In order to open a “window to the world” for young people after the destruction of the war, even in 1946, Lennart Bernadotte offered meetings and leisure time for young people on Mainau, in the framework of the Young Men's Christian Association (YMCA) – today the Christian Young People's Association – under Swedish management. The participants were initially housed in the barracks built by the Todt Organisation, which were torn down in 1951. In these difficult post war years, the care sometimes came from Sweden and Switzerland. The aim was to allow young people war-damaged young people to recover, and have international meetings with young people from other countries.

This institution developed into the “International Institute Castle Mainau”, which began operation in 1949, under the sponsorship of the YMCA world association, in a wing of the castle, and offered courses, seminars and workshops on youth issues in various areas. By the time the institute closed at the end of 1968, around 20,000 participants from 40 countries had attended the events at Mainau Palace.


The Bernadotte Family

Count Lennart Bernadotte

Mainau was his life's work, “gardening for the good of the people” was his motto. On 8 May 1909, Count Lennart Bernadotte was born as Prince Gustaf Lennart Nikolaus Paul, son of Prince Wilhelm of Sweden, and the Russian Grand Duchess Maria Pawlowna in Stockholm. In 1932, the qualified farmer and forest took on the management of the island of Mainau, which belonged to his father at the time. He moved back to Lake Constance together with his family, after he lost all titles and claims as a member of the royal family, after marrying the commoner Karin Nissvandt. Only in 1951, a distant relation, Grand Duchess Charlotte von Luxemburg, awarded him and his two cousins who also married commoners, the title “Graf af Wisborg” (Count of Wisborg).

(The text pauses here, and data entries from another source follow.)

[config.mk]
export PLATFORM = sky130hd
export DESIGN_NAME = cache_ctrl
export DESIGN_NICKNAME = d
export VERILOG_FILES = /design/src/rtl/cache_pkg.sv /design/src/rtl/cache_ctrl_plru_table.sv /design/src/rtl/cache_ctrl.sv
export SDC_FILE = /design/constraint.sdc
export NUM_CORES = 2
export LEC_CHECK = 0
export BUFFER_PORTS_ARGS = -buffer_cell sky130_fd_sc_hd__buf_4
export CAP_MARGIN = 20
export CORE_ASPECT_RATIO = 0.5
export CORE_MARGIN = 2
export CORE_UTILIZATION = 55
export DETAILED_ROUTE_END_ITERATION = 16
export PLACE_DENSITY = 0.75
export SYNTH_ARGS = -nofsm -noshare
export SYNTH_HDL_FRONTEND = slang
export SYNTH_SLANG_ARGS = --single-unit
[constraint.sdc]
create_clock -name clk -period 7.9 [get_ports clk]
set_input_delay 1.185 -clock clk [delete_from_list [all_inputs] [get_ports clk]]
set_output_delay 1.185 -clock clk [all_outputs]
set_load 0.02 [all_outputs]
===== src/rtl/cpu_pkg.sv =====
// Shared opcode, ALU code and sequencer state definitions.
// Build with MUL_DIV_EN to add MUL/DIV and the T6 state.
package cpu_pkg;

    localparam logic [4:0] OP_ADD  = 5'b00000;
    localparam logic [4:0] OP_SUB  = 5'b00001;
    localparam logic [4:0] OP_AND  = 5'b00010;
    localparam logic [4:0] OP_OR   = 5'b00011;
    localparam logic [4:0] OP_MUL  = 5'b01110;
    localparam logic [4:0] OP_DIV  = 5'b01111;
    localparam logic [4:0] OP_NEG  = 5'b10000;
    localparam logic [4:0] OP_NOT  = 5'b10001;
    localparam logic [4:0] OP_HALT = 5'b11011;

    localparam logic [4:0] ALU_NONE = 5'b00000;
    localparam logic [4:0] ALU_ADD  = 5'b00011;
    localparam logic [4:0] ALU_SUB  = 5'b00100;
    localparam logic [4:0] ALU_AND  = 5'b00101;
    localparam logic [4:0] ALU_OR   = 5'b00110;
    localparam logic [4:0] ALU_NEG  = 5'b01010;
    localparam logic [4:0] ALU_NOT  = 5'b01011;
    localparam logic [4:0] ALU_MUL  = 5'b01110;
    localparam logic [4:0] ALU_DIV  = 5'b01111;

    typedef enum logic [2:0] {
        S_T0,
        S_T1,
        S_T2,
        S_T3,
        S_T4,
        S_T5,
`ifdef MUL_DIV_EN
        S_T6,
`endif
        S_HALT
    } state_t;

    typedef enum logic [2:0] {
        CLS_BIN,
        CLS_UNA,
        CLS_MD,
        CLS_HALT,
        CLS_ILL
    } op_class_t;

    typedef struct packed {
        logic       pc_out;
        logic       mdr_out;
        logic       zlo_out;
        logic       zhi_out;
        logic       pc_in;
        logic       mdr_in;
        logic       mar_in;
        logic       ir_in;
        logic       y_in;
        logic       zlo_in;
        logic       zhi_in;
        logic       lo_in;
        logic       hi_in;
        logic       inc_pc;
        logic       read;
        logic       gra;
        logic       grb;
        logic       grc;
        logic       r_in;
        logic       r_out;
        logic [4:0] control;
        logic       illegal;
    } ctrl_t;

endpackage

During the Second World War, the family stayed in Sweden, were Lennart Bernadotte was known as a photographer and film producer. He was the Editor in Chief of the magazine “Foto”, and founded “Artfilm” together with partners, whose greatest success was the documentary film about the Pacific crossing by the Norwegian naturalist Thor Heyerdahl with his raft Kon-Tiki. The documentary film was awarded an Oscar in 1951.

After the Second World War, Lennart Bernadotte finally moved back to the island on Lake Constance with his family. He opened the park and garden to the public, and made Mainau the most important tourist destination on Lake Constance, with around 1.2 million visitors every year. The Mainau boss was dedicated to conservation even at an early age. He founded the German Council for Landscape Management, and was the president of the German Horticultural Society. The “Green Charter of Mainau” that he initiated in 1962, is still valid today. Together with the Lindau doctors Gustav Parade and Franz Karl Hein, he initiated the Noble prize winner conferences in Lindau, and very quickly became the driving force behind the annual meeting. As the first president of the board of trustees for the conferences of Nobel prize winners in Lindau, he structured the development of the Lindau dialogue from 1951, right from the start.

After his withdrawal from the Mainau company, Lennart Bernadotte increasingly dedicated himself to his hobby, macrophotography. His “visual dreams” were very well received at numerous exhibitions all over the world. Count Lennart Bernadotte died on 21 December 2004 at the age of 95.

Countess Sonja Bernadotte

Initially a playground, then training and work place and finally a purpose in life: For Countess Sonja Bernadotte, born in 1944 in today’s Constance district of Litzelstetten, Mainau was home. As her parents worked on the island, she more or less grew up there. In 1969, she became assistant to the head of the island, who she married in 1972. Together with Count Lennart Bernadotte, she made the island of Mainau what it is today: the biggest and most important tourism company on Lake Constance.

In 1981, Lennart Bernadotte handed over the management of Mainau GmbH to his wife. For 25 years, Sonja Bernadotte controlled the fate of the company, primarily led by her love of nature. The programme was continually further developed and adapted to the changing needs of the visitors. Yet, even beyond Mainau, Countess Bernadotte took on the tasks of her husband. So, amongst other things, she was the President of the German Horticultural Society, and President of the board of trustees for the conferences of the Nobel prize winners in Lindau.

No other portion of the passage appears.